Food as Medicine

Date: April 10, 2024
Time: 7:00 pm - 8:30 pm
Location: The Good Acre, 1790 Larpenteur Ave. W., Falcon Heights, MN 55113
Teacher Name and Titles: Linda Black Elk
Black Elk, Linda

Description: Come learn about some of Linda Black Elk’s favorite edible medicinal plants. She will share stories, personal experience, and other information about ways to work with plant relatives as both food and as medicine. She’ll also share some of her go-to recipes!  Please RSVP to nchgbod@gmail.com to secure a spot as space is limited. Carpooling is also highly encouraged, as there are fewer parking spaces at the venue than seats in the room, and we are expecting a big turnout!

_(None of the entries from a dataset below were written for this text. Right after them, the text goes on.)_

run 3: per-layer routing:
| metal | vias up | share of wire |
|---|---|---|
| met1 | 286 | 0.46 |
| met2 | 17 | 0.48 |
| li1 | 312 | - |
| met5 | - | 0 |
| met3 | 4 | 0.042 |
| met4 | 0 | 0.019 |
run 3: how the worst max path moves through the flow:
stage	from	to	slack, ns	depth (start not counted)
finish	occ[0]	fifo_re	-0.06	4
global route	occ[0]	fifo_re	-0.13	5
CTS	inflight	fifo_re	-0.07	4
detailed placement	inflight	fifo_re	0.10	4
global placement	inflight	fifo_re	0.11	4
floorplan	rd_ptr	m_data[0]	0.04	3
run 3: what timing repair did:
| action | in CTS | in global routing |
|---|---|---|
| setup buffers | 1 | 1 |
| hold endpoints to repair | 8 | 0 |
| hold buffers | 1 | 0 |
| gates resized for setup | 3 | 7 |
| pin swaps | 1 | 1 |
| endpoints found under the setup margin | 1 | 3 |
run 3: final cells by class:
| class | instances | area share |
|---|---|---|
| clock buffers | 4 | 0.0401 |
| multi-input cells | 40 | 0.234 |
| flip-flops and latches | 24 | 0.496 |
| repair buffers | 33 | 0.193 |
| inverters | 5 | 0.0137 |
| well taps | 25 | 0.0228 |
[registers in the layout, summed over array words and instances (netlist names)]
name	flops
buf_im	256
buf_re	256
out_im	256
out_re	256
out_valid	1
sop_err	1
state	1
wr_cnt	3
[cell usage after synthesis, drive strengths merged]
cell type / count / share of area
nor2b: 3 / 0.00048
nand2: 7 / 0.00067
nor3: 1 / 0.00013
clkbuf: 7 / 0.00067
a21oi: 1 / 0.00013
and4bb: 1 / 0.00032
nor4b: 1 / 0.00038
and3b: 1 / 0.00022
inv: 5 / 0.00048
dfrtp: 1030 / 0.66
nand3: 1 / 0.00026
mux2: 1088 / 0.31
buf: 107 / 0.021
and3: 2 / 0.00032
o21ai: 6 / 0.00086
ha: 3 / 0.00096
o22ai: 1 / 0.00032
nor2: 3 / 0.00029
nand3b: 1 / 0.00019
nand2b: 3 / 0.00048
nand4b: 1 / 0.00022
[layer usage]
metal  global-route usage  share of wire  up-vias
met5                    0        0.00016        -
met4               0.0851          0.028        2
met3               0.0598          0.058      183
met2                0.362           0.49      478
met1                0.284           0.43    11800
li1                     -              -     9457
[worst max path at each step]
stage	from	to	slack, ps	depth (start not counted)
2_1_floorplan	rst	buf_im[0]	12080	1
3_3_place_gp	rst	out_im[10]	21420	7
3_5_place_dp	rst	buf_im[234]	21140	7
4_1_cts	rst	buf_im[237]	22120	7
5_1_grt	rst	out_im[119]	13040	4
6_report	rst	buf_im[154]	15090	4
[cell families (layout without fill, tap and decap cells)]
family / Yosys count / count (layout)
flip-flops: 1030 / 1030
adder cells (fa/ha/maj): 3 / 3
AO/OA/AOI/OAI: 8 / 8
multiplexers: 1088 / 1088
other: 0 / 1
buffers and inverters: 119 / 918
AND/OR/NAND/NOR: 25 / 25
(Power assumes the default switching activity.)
File: src/rtl/lbus_aes_regif.sv
// Local-bus register file in front of the AES core: key/plaintext staging,
// Krdy/Drdy strobes, busy tracking, ciphertext capture and soft reset.
module lbus_aes_regif
  import lbus_aes_pkg::*;
#(
  parameter logic [15:0] VERSION     = 16'h0001,
  parameter int          SYNC_STAGES = 2
) (
  input  logic        clk,
  input  logic        rst,
  input  logic [15:0] lbus_a,
  input  logic [15:0] lbus_di,
  output logic [15:0] lbus_do,
  input  logic        lbus_wrn,
  input  logic        lbus_rdn,
  output block_t      blk_kin,
  output block_t      blk_din,
  input  block_t      blk_dout,
  output logic        blk_krdy,
  output logic        blk_drdy,
  input  logic        blk_kvld,
  input  logic        blk_dvld,
  output logic        blk_encdec,
  output logic        blk_en,
  output logic        blk_rstn
);

  logic   wr_rise, rd_fall, unused_wr_fall, unused_rd_rise;
  logic   key_busy, data_busy, srst_q;
  block_t dout_q;
  logic [15:0] rdata;
  logic   key_hit, din_hit, dout_hit, wr_ctrl, cfg_open, key_go, start_go;

  lbus_strobe_sync #(.SYNC_STAGES(SYNC_STAGES)) u_wr_sync (
    .clk(clk), .rst(rst), .strobe(lbus_wrn), .rise(wr_rise), .fall(unused_wr_fall)
  );

  lbus_strobe_sync #(.SYNC_STAGES(SYNC_STAGES)) u_rd_sync (
    .clk(clk), .rst(rst), .strobe(lbus_rdn), .rise(unused_rd_rise), .fall(rd_fall)
  );

  assign key_hit  = (lbus_a[15:4] == ADDR_KEY_BASE[15:4])  && !lbus_a[0];
  assign din_hit  = (lbus_a[15:4] == ADDR_DIN_BASE[15:4])  && !lbus_a[0];
  assign dout_hit = (lbus_a[15:4] == ADDR_DOUT_BASE[15:4]) && !lbus_a[0];
  assign wr_ctrl  = wr_rise && (lbus_a == ADDR_CTRL);
  assign cfg_open = !key_busy && !data_busy;

  // Both commands are judged on the pre-update busy/srst values; key-load masks start.
  assign key_go   = wr_ctrl && lbus_di[CTRL_KEY] && cfg_open && !srst_q;
  assign start_go = wr_ctrl && lbus_di[CTRL_START] && !lbus_di[CTRL_KEY] && cfg_open && !srst_q;

  always_comb begin
    rdata = '0;
    if (lbus_a == ADDR_CTRL)      rdata = {13'b0, srst_q, key_busy, data_busy};
    else if (lbus_a == ADDR_MODE) rdata = {15'b0, blk_encdec};
    else if (lbus_a == ADDR_VER)  rdata = VERSION;
    else if (key_hit)             rdata = blk_kin[word_lsb(lbus_a[3:1]) +: 16];
    else if (din_hit)             rdata = blk_din[word_lsb(lbus_a[3:1]) +: 16];
    else if (dout_hit)            rdata = dout_q[word_lsb(lbus_a[3:1]) +: 16];
  end

  always_ff @(posedge clk or posedge rst) begin
    if (rst) begin
      lbus_do    <= '0;
      blk_kin    <= '0;
      blk_din    <= '0;
      blk_krdy   <= 1'b0;
      blk_drdy   <= 1'b0;
      blk_encdec <= 1'b0;
      dout_q     <= '0;
      key_busy   <= 1'b0;
      data_busy  <= 1'b0;
      srst_q     <= 1'b0;
    end else begin
      blk_krdy <= key_go;
      blk_drdy <= start_go;
      if (wr_ctrl) srst_q <= lbus_di[CTRL_SRST];

      if (srst_q)        key_busy <= 1'b0;
      else if (key_go)   key_busy <= 1'b1;
      else if (blk_kvld) key_busy <= 1'b0;

      if (srst_q)        data_busy <= 1'b0;
      else if (start_go) data_busy <= 1'b1;
      else if (blk_dvld) data_busy <= 1'b0;

      if (blk_dvld) dout_q <= blk_dout;

      // Core inputs are frozen while an operation is in flight.
      if (wr_rise && cfg_open) begin
        if (lbus_a == ADDR_MODE) blk_encdec <= lbus_di[0];
        if (key_hit) blk_kin[word_lsb(lbus_a[3:1]) +: 16] <= lbus_di;
        if (din_hit) blk_din[word_lsb(lbus_a[3:1]) +: 16] <= lbus_di;
      end

      if (rd_fall) lbus_do <= rdata;
    end
  end

  assign blk_rstn = ~srst_q;
  assign blk_en   = ~srst_q;

endmodule

File: config.mk
export PLATFORM = sky130hd
export DESIGN_NAME = lbus_aes_regif
export DESIGN_NICKNAME = d
export VERILOG_FILES = /design/src/rtl/lbus_aes_pkg.sv /design/src/rtl/lbus_strobe_sync.sv /design/src/rtl/lbus_aes_regif.sv
export SDC_FILE = /design/constraint.sdc
export NUM_CORES = 1
export LEC_CHECK = 0
export BUFFER_PORTS_ARGS = -buffer_cell sky130_fd_sc_hd__buf_2
export CAP_MARGIN = 5
export CORE_MARGIN = 1.5
export CORE_UTILIZATION = 58
export CTS_CLUSTER_DIAMETER = 150
export DETAILED_ROUTE_END_ITERATION = 6
export PLACE_DENSITY_LB_ADDON = 0.15
export SYNTH_ARGS = -nofsm -noshare
export SYNTH_HDL_FRONTEND = slang
export SYNTH_SLANG_ARGS = --single-unit
File: constraint.sdc
create_clock -name clk -period 34.4 [get_ports clk]
set_input_delay 0 -clock clk [delete_from_list [all_inputs] [get_ports clk]]
set_output_delay 0 -clock clk [all_outputs]
set_load 0.05 [all_outputs]
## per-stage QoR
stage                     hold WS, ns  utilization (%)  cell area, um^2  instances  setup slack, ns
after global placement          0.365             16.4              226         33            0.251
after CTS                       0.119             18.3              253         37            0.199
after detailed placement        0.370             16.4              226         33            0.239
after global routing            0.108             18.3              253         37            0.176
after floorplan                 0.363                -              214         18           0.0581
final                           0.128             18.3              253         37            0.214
File: src/rtl/rr_mux8to1.sv
// 8-to-1 valid/ready collector with a single registered output slot.
// Round-robin arbitration by default; define RR_MUX_PRIORITY_EN for fixed lowest-index priority.
module rr_mux8to1 #(
  parameter int DW = 8
) (
  input  logic            clk,
  input  logic            rst,
  input  logic [7:0]      in_valid,
  input  logic [8*DW-1:0] in_data,
  output logic [7:0]      in_ready,
  output logic            out_valid,
  output logic [DW-1:0]   out_data,
  output logic [2:0]      out_sel,
  input  logic            out_ready
);

  typedef enum logic {EMPTY = 1'b0, FULL = 1'b1} state_e;

  state_e              state_q;
  logic [DW-1:0]       out_data_q;
  logic [2:0]          out_sel_q;
  logic [7:0][DW-1:0]  ch_data;
  logic                load_ok;
  logic                gnt_vld;
  logic [2:0]          gnt_idx;
  logic                grant;

  assign ch_data = in_data;

`ifdef RR_MUX_PRIORITY_EN
  // Descending scan so the lowest requesting index is the last assignment.
  always_comb begin
    gnt_vld = 1'b0;
    gnt_idx = 3'd0;
    for (int i = 7; i >= 0; i--) begin
      if (in_valid[i]) begin
        gnt_vld = 1'b1;
        gnt_idx = 3'(i);
      end
    end
  end
`else
  logic [2:0] ptr_q;

  // Scan ptr+1 .. ptr+8 (mod 8); descending offsets let the nearest requester win.
  always_comb begin
    logic [2:0] idx;
    gnt_vld = 1'b0;
    gnt_idx = 3'd0;
    idx     = 3'd0;
    for (int k = 8; k >= 1; k--) begin
      idx = ptr_q + 3'(k);
      if (in_valid[idx]) begin
        gnt_vld = 1'b1;
        gnt_idx = idx;
      end
    end
  end

  always_ff @(posedge clk or posedge rst) begin
    if (rst)        ptr_q <= 3'd7;
    else if (grant) ptr_q <= gnt_idx;
  end
`endif

  assign load_ok  = (state_q == EMPTY) | out_ready;
  assign grant    = load_ok & gnt_vld & ~rst;
  assign in_ready = grant ? (8'd1 << gnt_idx) : 8'd0;

  always_ff @(posedge clk or posedge rst) begin
    if (rst) begin
      state_q    <= EMPTY;
      out_data_q <= '0;
      out_sel_q  <= 3'd0;
    end else begin
      case (state_q)
        EMPTY: begin
          if (grant) begin
            state_q    <= FULL;
            out_data_q <= ch_data[gnt_idx];
            out_sel_q  <= gnt_idx;
          end
        end
        FULL: begin
          // A consume with a simultaneous grant refills the slot without a bubble.
          if (grant) begin
            out_data_q <= ch_data[gnt_idx];
            out_sel_q  <= gnt_idx;
          end else if (out_ready) begin
            state_q    <= EMPTY;
          end
        end
        default: state_q <= EMPTY;
      endcase
    end
  end

  assign out_valid = (state_q == FULL);
  assign out_data  = out_data_q;
  assign out_sel   = out_sel_q;

endmodule

File: config.mk
export PLATFORM = sky130hd
export DESIGN_NAME = rr_mux8to1
export DESIGN_NICKNAME = d
export VERILOG_FILES = /design/src/rtl/rr_mux8to1.sv
export SDC_FILE = /design/constraint.sdc
export NUM_CORES = 1
export LEC_CHECK = 0
export CAP_MARGIN = 20
export CORE_UTILIZATION = 39
export CTS_CLUSTER_DIAMETER = 80
export DETAILED_ROUTE_END_ITERATION = 10
export PLACE_DENSITY = 0.77
export SLEW_MARGIN = 20
export SYNTH_ARGS = -nofsm -noshare
export SYNTH_HDL_FRONTEND = slang
export SYNTH_SLANG_ARGS = --single-unit
File: constraint.sdc
create_clock -name clk -period 5.1 [get_ports clk]
set_input_delay 1.275 -clock clk [delete_from_list [all_inputs] [get_ports clk]]
set_output_delay 1.275 -clock clk [all_outputs]
set_load 0.005 [all_outputs]
* After elaboration in Yosys (flattened, before gate mapping)
Index checks and enable logic that the tools add are counted.
** Cells by class
- Add/subtract/negate cells :: 7
- $lt $le $gt $ge :: 9
- Shift operators :: 1
- Multiplexer cells :: 41
- Bitwise logic cells :: 5
** Operators by type and width (number)
- $lt A3 B4 Y1 const B :: 9
- $mux W3 :: 9
- $bmux W1 S3 :: 8
- $bmux W8 S3 :: 1
- $mux W8 :: 3
- $mux W1 :: 19
- $add A3 B3 Y3 const B :: 4
- $shl A1 B3 Y8 const A :: 1
- $add A3 B2 Y3 const B :: 2
- $add A3 B1 Y3 const B :: 1
- $and A1 B1 Y1 :: 2
- $not A1 Y1 :: 2
- $pmux W1 S2 :: 1
- $or A1 B1 Y1 :: 1
** Word-level totals
- Register bits :: 15
- Bits of input ports :: 75
- Output and inout bits :: 20
- Word-level logic and storage cells :: 67

* Logic depth before layout (Yosys ltp)
- Depth in word-level cells :: 14
- Depth in mapped cells :: 17
- Depth with buffers taken out :: 11

* Worst setup path after synthesis
Ideal clock, no wire load.
- Path type :: register to output
- Start point :: register ptr_q[0]
- End point :: output port in_ready[2]
- Arrival time :: 3850 ps
- Path slack :: -25 ps
- Stages on the path, launching flop included :: 17
- Buffers on the path :: 6
- Cell sequence :: dfstp_2 > buf_6 > clkbuf_1 > inv_1 > ha_1 > buf_6 > mux4_2 > mux2_4 > o32ai_4 > a211oi_2 > o211ai_1 > and2_1 > buf_6 > buf_6 > buf_2 > nand2_1 > nor2_1
** Between the ends
- Word-level cells in the longest chain between the ends :: 13
- Elaborated cells on any way between the ends :: 43
** RTL lines
- from (decl) :: line 43 : logic [2:0] ptr_q;
- from (signal assigned) :: line 62 : else if (grant) ptr_q <= gnt_idx;
- $add A3 B3 Y3 or $bmux W1 S3 (tied branches) :: line 52, 53
- $bmux W1 S3 or $mux W1 (tied branches) :: line 53 : if (in_valid[idx]) begin
- $mux W1 (not written as such) :: line 53
- $mux W1 (7 in series) :: line 53
- $and A1 B1 Y1 (2 in series) :: line 67 : assign grant = load_ok & gnt_vld & ~rst;
- $mux W8 * :: line 68 : assign in_ready = grant ? (8'd1 << gnt_idx) : 8'd0;
- to (decl) :: line 10 : output logic [7:0] in_ready,
Every way passes the cells marked *; elsewhere a longest branch is shown, timed or not. The select of a mux whose other input is x is not followed.

* Worst setup path in the final report
- Start point :: input port in_valid[4]
- End point :: output port in_ready[5]
** Between the ends
- Word-level cells in the longest chain between the ends :: 13
- Elaborated cells on any way between the ends :: 36
** RTL lines
- from (decl) :: line 8 : input logic [7:0] in_valid,
- $bmux W1 S3 :: line 53
- $mux W1 (not written as such) :: line 53
- $mux W1 (8 in series) :: line 53
- $and A1 B1 Y1 (2 in series) :: line 67
- $mux W8 * :: line 68
Marks and branches as above.
**src/rtl/uart_tx_arbiter.sv**
```systemverilog
`timescale 1ns/1ps
// uart_tx_arbiter: round-robin sharing of one UART byte serializer,
// with message locking, start timeout and an inter-frame idle gap.
module uart_tx_arbiter #(
  parameter int NUM_REQ  = 4,
  parameter int ID_W     = 2,
  parameter int GAP_CLKS = 28,
  parameter int START_TO = 4,
  parameter int LOCK_TO  = 1024
) (
  input  logic                 clk_3125k,
  input  logic                 rst_n,
  input  logic [NUM_REQ-1:0]   req_valid,
  input  logic [8*NUM_REQ-1:0] req_data,
  input  logic [NUM_REQ-1:0]   req_last,
  output logic [NUM_REQ-1:0]   req_ready,
  output logic                 tx_start,
  output logic [7:0]           tx_data,
  input  logic                 tx_busy,
  output logic [ID_W-1:0]      grant_id,
  output logic                 active,
  output logic                 tx_err
);

  localparam int C_A = (GAP_CLKS > START_TO) ? GAP_CLKS : START_TO;
  localparam int C_MAX = (LOCK_TO > C_A) ? LOCK_TO : C_A;
  localparam int CNT_W = $clog2(C_MAX + 1);
  localparam int GAP_M = (GAP_CLKS > 0) ? GAP_CLKS - 1 : 0;

  localparam logic [CNT_W-1:0] START_LAST = CNT_W'(START_TO - 1);
  localparam logic [CNT_W-1:0] GAP_LAST   = CNT_W'(GAP_M);
  localparam logic [CNT_W-1:0] LOCK_LAST  = CNT_W'(LOCK_TO - 1);

  typedef enum logic [2:0] {
    S_IDLE,
    S_SEND,
    S_START,
    S_WAIT_BUSY,
    S_WAIT_DONE,
    S_GAP,
    S_HOLD
  } state_t;

  state_t           r_state, w_state_nxt;
  logic [ID_W-1:0]  r_grant, w_grant_nxt;
  logic [ID_W-1:0]  r_ptr, w_ptr_nxt;
  logic             r_lock, w_lock_nxt;
  logic [CNT_W-1:0] r_cnt, w_cnt_nxt;
  logic [7:0]       r_data, w_data_nxt;

  logic [2*NUM_REQ-1:0] w_dbl;
  logic [NUM_REQ-1:0]   w_rot;
  logic                 w_found;
  logic [ID_W-1:0]      w_off;
  logic [ID_W:0]        w_sum;
  logic [ID_W-1:0]      w_win;
  logic [ID_W-1:0]      w_adv;
  logic [7:0]           w_byte;
  logic                 w_end;

  // Rotate valids so bit 0 is the pointer, then take the lowest set bit.
  always_comb begin
    w_dbl   = {req_valid, req_valid} >> r_ptr;
    w_rot   = w_dbl[NUM_REQ-1:0];
    w_found = |w_rot;
    w_off   = '0;
    for (int i = NUM_REQ - 1; i >= 0; i--) begin
      if (w_rot[i]) w_off = ID_W'(i);
    end
    w_sum = {1'b0, r_ptr} + {1'b0, w_off};
    if (w_sum >= (ID_W+1)'(NUM_REQ)) begin
      w_sum = w_sum - (ID_W+1)'(NUM_REQ);
    end
    w_win = w_sum[ID_W-1:0];
  end

  always_comb begin
    w_byte = '0;
    for (int i = 0; i < NUM_REQ; i++) begin
      if (r_grant == ID_W'(i)) w_byte = req_data[8*i +: 8];
    end
  end

  assign w_adv = (r_grant == ID_W'(NUM_REQ - 1)) ?
                 '0 : r_grant + ID_W'(1);

  always_ff @(posedge clk_3125k or negedge rst_n) begin
    if (!rst_n) begin
      r_state <= S_IDLE;
      r_grant <= '0;
      r_ptr   <= '0;
      r_lock  <= 1'b0;
      r_cnt   <= '0;
      r_data  <= '0;
    end else begin
      r_state <= w_state_nxt;
      r_grant <= w_grant_nxt;
      r_ptr   <= w_ptr_nxt;
      r_lock  <= w_lock_nxt;
      r_cnt   <= w_cnt_nxt;
      r_data  <= w_data_nxt;
    end
  end

  always_comb begin
    w_state_nxt = r_state;
    w_grant_nxt = r_grant;
    w_ptr_nxt   = r_ptr;
    w_lock_nxt  = r_lock;
    w_cnt_nxt   = r_cnt;
    w_data_nxt  = r_data;
    w_end       = 1'b0;
    tx_err      = 1'b0;
    unique case (r_state)
      S_IDLE: begin
        if (w_found) begin
          w_grant_nxt = w_win;
          w_state_nxt = S_SEND;
        end
      end
      S_SEND: begin
        w_data_nxt  = w_byte;
        w_lock_nxt  = !req_last[r_grant];
        w_state_nxt = S_START;
      end
      S_START: begin
        w_cnt_nxt   = '0;
        w_state_nxt = S_WAIT_BUSY;
      end
      // Timeout wins over a busy that rises on the expiring cycle.
      S_WAIT_BUSY: begin
        if (r_cnt == START_LAST) begin
          tx_err      = 1'b1;
          w_lock_nxt  = 1'b0;
          w_ptr_nxt   = w_adv;
          w_cnt_nxt   = '0;
          w_state_nxt = S_IDLE;
        end else if (tx_busy) begin
          w_cnt_nxt   = '0;
          w_state_nxt = S_WAIT_DONE;
        end else begin
          w_cnt_nxt = r_cnt + CNT_W'(1);
        end
      end
      S_WAIT_DONE: begin
        if (!tx_busy) begin
          if (GAP_CLKS == 0) begin
            w_end = 1'b1;
          end else begin
            w_cnt_nxt   = '0;
            w_state_nxt = S_GAP;
          end
        end
      end
      S_GAP: begin
        if (r_cnt == GAP_LAST) w_end = 1'b1;
        else w_cnt_nxt = r_cnt + CNT_W'(1);
      end
      S_HOLD: begin
        if (req_valid[r_grant]) begin
          w_state_nxt = S_SEND;
        end else if (r_cnt == LOCK_LAST) begin
          w_lock_nxt  = 1'b0;
          w_ptr_nxt   = w_adv;
          w_cnt_nxt   = '0;
          w_state_nxt = S_IDLE;
        end else begin
          w_cnt_nxt = r_cnt + CNT_W'(1);
        end
      end
      default: w_state_nxt = S_IDLE;
    endcase
    if (w_end) begin
      w_cnt_nxt = '0;
      if (r_lock) begin
        w_state_nxt = S_HOLD;
      end else begin
        w_ptr_nxt   = w_adv;
        w_state_nxt = S_IDLE;
      end
    end
  end

  always_comb begin
    req_ready = '0;
    if (r_state == S_SEND) req_ready[r_grant] = 1'b1;
  end

  assign tx_start = (r_state == S_START);
  assign tx_data  = r_data;
  assign grant_id = r_grant;
  assign active   = (r_state != S_IDLE);

endmodule

```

Speaker Bio: Linda Black Elk is an ethnobotanist and food sovereignty activist specializing in teaching about culturally important plants and their uses as food and medicine. She is eternally grateful for the intergenerational knowledge of elders and other knowledge holders, who have shared their understandings of the world with her, and she has dedicated her life to giving back to these peoples and their communities. Linda works to build ways of thinking that will promote and protect food sovereignty, traditional plant knowledge, and environmental quality as an extension of her work as a gardener, forager, fisher, hunter, and gatherer. Linda and her family spearhead a grassroots effort to provide organic, traditional, shelf stable food and traditional Indigenous medicines to elders and others in need. Thus far, they have fed and healed thousands of people. She has written numerous articles, book chapters, and papers, and is the author of “Watoto Unyutapi”, a field guide to edible wild plants of the Dakota people, which is now out of print. Linda proudly serves as the Educational Programs and Community Engagement Leader at NATIFS, a Native-led nonprofit in Minneapolis, Minnesota.  She also sits on the board of Makoce Ikikcupi, a Reparative Justice project on Dakota lands in Mnisota Makoce. When she isn’t teaching, Linda spends her time living in a traditional Dakota earthlodge while foraging, hiking, hunting, and fishing on the prairies, woodlands, and waters of Turtle Island with her husband and three sons, who are all members of the Oceti Sakowin – the Seven Council Fires of the Lakota.